ABOUT THIS EXERCISE:
From the listing below, reproduce word for word the part that opens with the line containing "syn_area_per_cell_um2: 11.3" and closes with the line containing "72 | 0.57 |"; reproduce nothing else.

============================================================

File: config.mk
export PLATFORM = sky130hd
export DESIGN_NAME = serial_addsub_flat
export DESIGN_NICKNAME = d
export VERILOG_FILES = /design/src/rtl/serial_addsub_if.sv /design/src/rtl/serial_addsub.sv /design/src/flat_wrapper.sv
export SDC_FILE = /design/constraint.sdc
export NUM_CORES = 1
export LEC_CHECK = 0
export CAP_MARGIN = 0
export CORE_UTILIZATION = 56
export CTS_BUF_LIST = sky130_fd_sc_hd__clkbuf_16
export DETAILED_ROUTE_END_ITERATION = 10
export GPL_ROUTABILITY_DRIVEN = 0
export GPL_TIMING_DRIVEN = 1
export PLACE_DENSITY = 0.86
export SLEW_MARGIN = 20
export SYNTH_ARGS = -nofsm -noshare
export SYNTH_HDL_FRONTEND = slang
export SYNTH_SLANG_ARGS = --single-unit
File: constraint.sdc
create_clock -name clk -period 2.4 [get_ports clk]
set_clock_uncertainty 0.05 [all_clocks]
set_input_delay 0.6 -clock clk [delete_from_list [all_inputs] [get_ports clk]]
set_output_delay 0.6 -clock clk [all_outputs]
set_load 0.1 [all_outputs]
File: src/rtl/serial_addsub_if.sv
// Operand/result bundle for serial_addsub: request side (start, sub, a, b)
// and result side (busy, done, sum, cout, ovf).
interface serial_addsub_if #(
  parameter int WIDTH = 16
);
  logic             start;
  logic             sub;
  logic [WIDTH-1:0] a;
  logic [WIDTH-1:0] b;
  logic             busy;
  logic             done;
  logic [WIDTH-1:0] sum;
  logic             cout;
  logic             ovf;

  modport master (output start, sub, a, b, input busy, done, sum, cout, ovf);
  modport slave  (input start, sub, a, b, output busy, done, sum, cout, ovf);
endinterface

File: src/rtl/serial_addsub.sv
// Digit-serial adder/subtractor: DIGIT bits per clock, LSB chunk first,
// with a rippled carry register. Subtract is a + ~b + 1.
module serial_addsub #(
  parameter int WIDTH = 16,
  parameter int DIGIT = 4
) (
  input  logic             clk,
  input  logic             rst_n,
  serial_addsub_if.slave   bus
);
  localparam int N  = WIDTH / DIGIT;
  localparam int CW = $clog2(N) + 1;

  if (WIDTH < 2 || DIGIT < 1 || (WIDTH % DIGIT) != 0) begin : g_bad_cfg
    $error("serial_addsub: WIDTH must be >=2 and a multiple of DIGIT");
  end

  typedef enum logic [1:0] {IDLE, BUSY, DONE} state_t;

  state_t           state;
  logic [WIDTH-1:0] opa;     // shifts right one chunk per cycle
  logic [WIDTH-1:0] opb;     // b or ~b, shifts with opa
  logic             a_msb;   // operand sign bits kept for the overflow test
  logic             b_msb;
  logic             carry;
  logic [CW-1:0]    cnt;
  logic [WIDTH-1:0] res;     // chunks enter at the top and shift down

  logic [DIGIT:0]   csum;
  logic [WIDTH-1:0] res_nxt;

  // One chunk of the ripple sum, and the result register after inserting it.
  always_comb begin
    csum    = {1'b0, opa[DIGIT-1:0]} + {1'b0, opb[DIGIT-1:0]} + {{DIGIT{1'b0}}, carry};
    res_nxt = WIDTH'({csum[DIGIT-1:0], res} >> DIGIT);
  end

  // Control FSM with registered datapath and outputs.
  always_ff @(posedge clk or negedge rst_n) begin
    if (!rst_n) begin
      state    <= IDLE;
      opa      <= '0;
      opb      <= '0;
      a_msb    <= 1'b0;
      b_msb    <= 1'b0;
      carry    <= 1'b0;
      cnt      <= '0;
      res      <= '0;
      bus.busy <= 1'b0;
      bus.done <= 1'b0;
      bus.sum  <= '0;
      bus.cout <= 1'b0;
      bus.ovf  <= 1'b0;
    end else begin
      bus.done <= 1'b0;
      case (state)
        IDLE, DONE: begin
          if (bus.start) begin
            opa      <= bus.a;
            opb      <= bus.sub ? ~bus.b : bus.b;
            a_msb    <= bus.a[WIDTH-1];
            b_msb    <= bus.sub ? ~bus.b[WIDTH-1] : bus.b[WIDTH-1];
            carry    <= bus.sub;
            cnt      <= '0;
            bus.busy <= 1'b1;
            state    <= BUSY;
          end else begin
            state    <= IDLE;
          end
        end
        BUSY: begin
          opa   <= opa >> DIGIT;
          opb   <= opb >> DIGIT;
          carry <= csum[DIGIT];
          res   <= res_nxt;
          cnt   <= cnt + CW'(1);
          if (cnt == CW'(N - 1)) begin
            bus.sum  <= res_nxt;
            bus.cout <= csum[DIGIT];
            bus.ovf  <= (a_msb == b_msb) && (res_nxt[WIDTH-1] != a_msb);
            bus.busy <= 1'b0;
            bus.done <= 1'b1;
            state    <= DONE;
          end
        end
        default: state <= IDLE;
      endcase
    end
  end
endmodule

File: src/flat_wrapper.sv
// flat-port wrapper written by rule: the top's interface ports become plain ports
module serial_addsub_flat 
#(
  parameter int WIDTH = 16,
  parameter int DIGIT = 4
)
  (clk, rst_n, bus_start, bus_sub, bus_a, bus_b, bus_busy, bus_done, bus_sum, bus_cout, bus_ovf);
  serial_addsub_if #(.WIDTH(WIDTH)) bus_i ();
  input  logic clk;
  input  logic rst_n;
  input wire logic [$bits(bus_i.start)-1:0] bus_start;
  input wire logic [$bits(bus_i.sub)-1:0] bus_sub;
  input wire logic [$bits(bus_i.a)-1:0] bus_a;
  input wire logic [$bits(bus_i.b)-1:0] bus_b;
  output wire logic [$bits(bus_i.busy)-1:0] bus_busy;
  output wire logic [$bits(bus_i.done)-1:0] bus_done;
  output wire logic [$bits(bus_i.sum)-1:0] bus_sum;
  output wire logic [$bits(bus_i.cout)-1:0] bus_cout;
  output wire logic [$bits(bus_i.ovf)-1:0] bus_ovf;
  assign bus_i.start = bus_start;
  assign bus_i.sub = bus_sub;
  assign bus_i.a = bus_a;
  assign bus_i.b = bus_b;
  assign bus_busy = bus_i.busy;
  assign bus_done = bus_i.done;
  assign bus_sum = bus_i.sum;
  assign bus_cout = bus_i.cout;
  assign bus_ovf = bus_i.ovf;
  serial_addsub #(.WIDTH(WIDTH), .DIGIT(DIGIT)) u_core (.clk(clk), .rst_n(rst_n), .bus(bus_i));
endmodule
After elaboration in Yosys (flattened, before gate mapping)

Index checks and enable logic that the tools add are counted.

Eq/ne operators: 7
Bitwise logic cells: 2
$add $sub $neg: 3
Reductions and logical operators: 8
Multiplexer cells: 18

Operators with widths:

| cell                  | count |
|---|---|
| $pmux W16 S2          | 2 |
| $mux W16              | 3 |
| $not A16 Y16          | 1 |
| $mux W1               | 7 |
| $pmux W3 S2           | 1 |
| $reduce_and A2 Y1     | 3 |
| $add A4 B4 Y5         | 1 |
| $add A5 B1 Y5         | 1 |
| $pmux W1 S2           | 2 |
| $pmux W2 S2           | 1 |
| $add A3 B1 Y3 const B | 1 |
| $eq A3 B2 Y1 const B  | 1 |
| $mux W3               | 1 |
| $reduce_and A3 Y1     | 1 |
| $eq A2 B1 Y1 const B  | 1 |
| $eq A2 B2 Y1 const B  | 1 |
| $logic_not A2 Y1      | 1 |
| $mux W2               | 1 |
| $ne A2 B1 Y1 const B  | 1 |
| $ne A2 B2 Y1 const B  | 1 |
| $reduce_bool A2 Y1    | 1 |
| $reduce_or A2 Y1      | 1 |
| $eq A1 B1 Y1          | 1 |
| $logic_and A1 B1 Y1   | 1 |
| other kinds (2)       | 2 |

Output and inout bits: 20
Word-level logic and storage cells: 51
Bits of input ports: 36
Bits in registers: 76

Depth between registers and ports, before layout

Word-level depth: 4
Depth in mapped cells: 7
Mapped depth without buffers: 7

Least setup slack after synthesis

Ideal clock, no wire load.

Path type: reg2reg
Start: register u_core.carry
End: register u_core.carry
Data required time: 2220 ps
Path buffers: 0
Data arrival time: 1474 ps
Stages on the path, launching flop included: 8
Library setup time: 130 ps
Slack: 746 ps
Cells stage by stage: dfrtp_1 > fa_1 > inv_1 > fa_1 > inv_1 > a21o_1 > a21oi_1 > o21ai_0

Cells in the longest elaborated chain, start to end: 2

RTL lines:

| what                     | RTL line            | source |
|---|---|---|
| start: declaration       | serial_addsub.sv:25 | `logic carry;` |
| start signal: assignment | serial_addsub.sv:63 | `carry <= bus.sub;` |
| start signal: assignment | serial_addsub.sv:74 | `carry <= csum[DIGIT];` |
| $add A5 B1 Y5            | serial_addsub.sv:34 | `csum = {1'b0, opa[DIGIT-1:0]} + {1'b0, opb[DIGIT-1:0]} + {{DIGIT{1'b0}}, carry};` |
| $pmux W1 S2              | serial_addsub.sv:56 | `case (state)` |

Every way passes these cells.
A chain may end at the register's enable or synchronous reset.

Final worst setup path

Ends and elaborated chain as after synthesis.

==> flow_summary.yaml <==
critical_path:
  critPathSlowestCell: "fa_1"
  crit_path_cell_trace: "fa_1, inv_1, fa_1, inv_1, a21o_1, a21oi_1, o21ai_0"
  path_class: "flip-flop to flip-flop"
  slowest_delay_ps: 460
  cp_data_arrival_time_ps: 1980
  timing.rr.end: "u_core.carry$_DFFE_PN0P_"
  cp_top_family: "adder cells"
  crit_buf_inv: 2
  cp_max_fo: 2
  rr_startpoint: "u_core.carry$_DFFE_PN0P_"
  reg2reg_depth: 7
  rrSetupSlack_ps: 560
  critPathCaptureType: "flip-flop"
  cp-start-kind: "flip-flop"
  crit_required_ps: 2540
route:
  initialDrtViolationCount: 122
  num_vias: 2225
  drcViolationCount: 0
  firstDrtPassIters: 4
  routedWlPerCell_um: 14.5
  vias_per_cell: 5.43
  wl_um: 5950
  antenna_left: 0
floorplan:
  die_area_um2: 5940
  ios: 56
  die_w_um: 77.1
  initial_core_util: 0.599
  rows: 26
  fp.dieH_um: 77.1
  coreArea_um2: 5270
final_layout:
  seq_area_um2: 1800
  final_area_um2: 3960
  area_delta_synth_final_pct: 25.4
  drive_gt1_frac: 0.165
  utilization: 0.750
  n_antenna_cell: 0
  nNetsFinal: 378
  multi_input_area_um2: 1210
  fin_cells: 410
  fill_cells: 369
cts:
  cts_setup_buffers: 0
  cts_made_buffers: 9
  cts_tree: "done"
  cts-root-buf: "clkbuf_16"
  cts_hold_buf: 0
  cts.sinks: 72
  post_cts_resized: 0
  clock_latency_ps: 330
  htree_levels: 3
  cts_buffer_depth: 2
  clk_pin_slew_ps: 60
power_and_ir_drop:
  ir_worst_vdd_mv: 1.01
  powerDensity_nw_per_um2: 1610
  p_leak_nw: 1.92
  p_total_mw: 6.36
timing:
  setup_viol_count_final: 0
  max_freq_ghz: 0.543
  tns_ps: 0
  slew_headroom: 0.552
  layout_min_cycle_time_ps: 1840
  rsz0062_at_grt: "no"
  finalCritPeriodShare: 0.767
  drv_slew: 0
  tightestPinTransition_ps: 672
  hold_violations: 0
placed_design:
  dpl.cell_count: 394
  io_buffers: 55
  hpwl_um: 4120
  place_area_um2: 3670
global_route:
  grt-ovfl-total: 0
  grt_max_degree: 37
  grt_pass1_wl_um: 10100
  antenna_found_initial: 0
  track_usage: 0.225
  grt_pass1_vias: 2194
synth:
  ys_ff_latch: 72
  synthesis.nets: 323
  syn_area_per_cell_um2: 11.3
  ys_seq_area_frac: 0.571
  netlist_instances: 280
  ys_types: 34
  ys_warn_count: 0
  netlist_area_um2: 3150
hold_path:
  hold_class: "input pin to asynchronous set/reset pin"
run_status:
  outcome: "complete, no violations"
flow_run:
  drv_cap: 0
[sequential cells by signal (all words and copies together), names as in the netlist, 2 cells and up]
| name | flops |
|---|---|
| u_core.state | 2 |
| u_core.res | 12 |
| u_core.opa | 16 |
| u_core.opb | 16 |
| u_core.cnt | 3 |
| u_core.bus.sum | 16 |
[worst max-delay path by stage]
stage / endpoint / cells past startpoint / from
floorplan: u_core.carry$_DFFE_PN0P_ / 7 / u_core.carry$_DFFE_PN0P_
global placement: u_core.opb[3]$_DFFE_PN0P_ / 4 / bus_start
detailed placement: u_core.opb[5]$_DFFE_PN0P_ / 4 / bus_start
CTS: u_core.carry$_DFFE_PN0P_ / 7 / u_core.opb[0]$_DFFE_PN0P_
global route: u_core.res[15]$_DFFE_PN0P_ / 5 / u_core.carry$_DFFE_PN0P_
finish: u_core.carry$_DFFE_PN0P_ / 7 / u_core.carry$_DFFE_PN0P_
[Yosys cell counts]
| master | number | area share |
|---|---|---|
| o211ai_1 | 1 | 0.0024 |
| buf_2 | 11 | 0.017 |
| inv_4 | 1 | 0.0020 |
| and2b_4 | 1 | 0.0032 |
| nor3b_1 | 1 | 0.0024 |
| inv_1 | 6 | 0.0071 |
| fa_1 | 2 | 0.013 |
| nor2_8 | 1 | 0.0063 |
| o21ai_1 | 4 | 0.0063 |
| a22oi_1 | 12 | 0.029 |
| a221o_1 | 13 | 0.041 |
| and3b_1 | 1 | 0.0028 |
| a22o_1 | 4 | 0.011 |
| buf_4 | 2 | 0.0048 |
| mux2_2 | 13 | 0.046 |
| ha_1 | 5 | 0.020 |
| nand2_1 | 74 | 0.088 |
| nand2_8 | 1 | 0.0063 |
| a21o_1 | 2 | 0.0048 |
| xor2_1 | 3 | 0.0083 |
| buf_6 | 2 | 0.0071 |
| dfrtp_1 | 72 | 0.57 |
| xnor2_1 | 15 | 0.042 |
| nor2b_4 | 1 | 0.0044 |
| or2b_1 | 1 | 0.0024 |
| nor3_1 | 1 | 0.0016 |
| nand2b_1 | 1 | 0.0020 |
| nor2_1 | 12 | 0.014 |
| o21ai_0 | 10 | 0.016 |
| or3_1 | 1 | 0.0020 |
| buf_12 | 1 | 0.0063 |
| nand3_1 | 2 | 0.0032 |
| a21oi_1 | 2 | 0.0032 |
| a211o_1 | 1 | 0.0028 |
[power by group]
group	internal (mW)	switching, mW	total [mW]
Combinational	0.931	2.08	3.01
Sequential	1.76	0.346	2.11
Clock	0.784	0.460	1.24
Total	3.48	2.88	6.36
[cell usage in the layout, fill, tap and decap left out, types with 2 or more instances in the layout]
cell type	instances
buf_4	24
o21ai_1	4
fa_1	2
clkinv_2	2
a21oi_1	2
nand3_1	2
a221o_1	13
ha_1	5
mux2_2	13
xor2_1	3
clkdlybuf4s50_1	34
dfrtp_1	72
a22oi_1	12
a22o_1	4
inv_1	8
clkbuf_16	9
clkinv_1	2
xnor2_1	15
a21o_1	2
nor2_1	12
o21ai_0	10
nand2_1	74
[routing by layer]
layer  up-vias  GRT usage  wire length, um
met3        13     0.0738              283
met1      1081      0.284             2590
met5         -          0                0
met2        65      0.365             2930
met4         0     0.0774              139
li1       1066          -                -
[final cells by class]
| type | count | share of cell area |
|---|---|---|
| Sequential cell | 72 | 0.456 |
| Multi-Input combinational cell | 185 | 0.306 |
| Timing Repair Buffer | 60 | 0.138 |
| Clock buffer | 9 | 0.0569 |
| Tap cell | 70 | 0.0221 |
| Clock inverter | 7 | 0.0139 |
| Inverter | 7 | 0.00728 |
[logic make-up (layout without fill, tap and decap cells)]
family / Yosys count / count (layout) / synth area share
DFF: 72 / 72 / 0.571
muxes: 13 / 13 / 0.0464
adders and majority gates: 7 / 7 / 0.0325
xor gates and xnor gates: 18 / 18 / 0.0500
AOI/OAI and AO/OA: 49 / 49 / 0.116
buffers and inverters: 23 / 83 / 0.0448
and+or+nand+nor: 98 / 98 / 0.139
[through the flow]
stage | hold WS (ps) | setup slack [ps]
6_report | 183 | 558
5_1_grt | 210 | 474
4_1_cts | 195 | 555
3_5_place_dp | 412 | 261
3_3_place_gp | 408 | 339
2_1_floorplan | 254 | 746
Note: power is estimated with default switching activity, not from simulation.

============================================================

ANSWER TO THE EXERCISE:
  syn_area_per_cell_um2: 11.3
  ys_seq_area_frac: 0.571
  netlist_instances: 280
  ys_types: 34
  ys_warn_count: 0
  netlist_area_um2: 3150
hold_path:
  hold_class: "input pin to asynchronous set/reset pin"
run_status:
  outcome: "complete, no violations"
flow_run:
  drv_cap: 0
[sequential cells by signal (all words and copies together), names as in the netlist, 2 cells and up]
| name | flops |
|---|---|
| u_core.state | 2 |
| u_core.res | 12 |
| u_core.opa | 16 |
| u_core.opb | 16 |
| u_core.cnt | 3 |
| u_core.bus.sum | 16 |
[worst max-delay path by stage]
stage / endpoint / cells past startpoint / from
floorplan: u_core.carry$_DFFE_PN0P_ / 7 / u_core.carry$_DFFE_PN0P_
global placement: u_core.opb[3]$_DFFE_PN0P_ / 4 / bus_start
detailed placement: u_core.opb[5]$_DFFE_PN0P_ / 4 / bus_start
CTS: u_core.carry$_DFFE_PN0P_ / 7 / u_core.opb[0]$_DFFE_PN0P_
global route: u_core.res[15]$_DFFE_PN0P_ / 5 / u_core.carry$_DFFE_PN0P_
finish: u_core.carry$_DFFE_PN0P_ / 7 / u_core.carry$_DFFE_PN0P_
[Yosys cell counts]
| master | number | area share |
|---|---|---|
| o211ai_1 | 1 | 0.0024 |
| buf_2 | 11 | 0.017 |
| inv_4 | 1 | 0.0020 |
| and2b_4 | 1 | 0.0032 |
| nor3b_1 | 1 | 0.0024 |
| inv_1 | 6 | 0.0071 |
| fa_1 | 2 | 0.013 |
| nor2_8 | 1 | 0.0063 |
| o21ai_1 | 4 | 0.0063 |
| a22oi_1 | 12 | 0.029 |
| a221o_1 | 13 | 0.041 |
| and3b_1 | 1 | 0.0028 |
| a22o_1 | 4 | 0.011 |
| buf_4 | 2 | 0.0048 |
| mux2_2 | 13 | 0.046 |
| ha_1 | 5 | 0.020 |
| nand2_1 | 74 | 0.088 |
| nand2_8 | 1 | 0.0063 |
| a21o_1 | 2 | 0.0048 |
| xor2_1 | 3 | 0.0083 |
| buf_6 | 2 | 0.0071 |
| dfrtp_1 | 72 | 0.57 |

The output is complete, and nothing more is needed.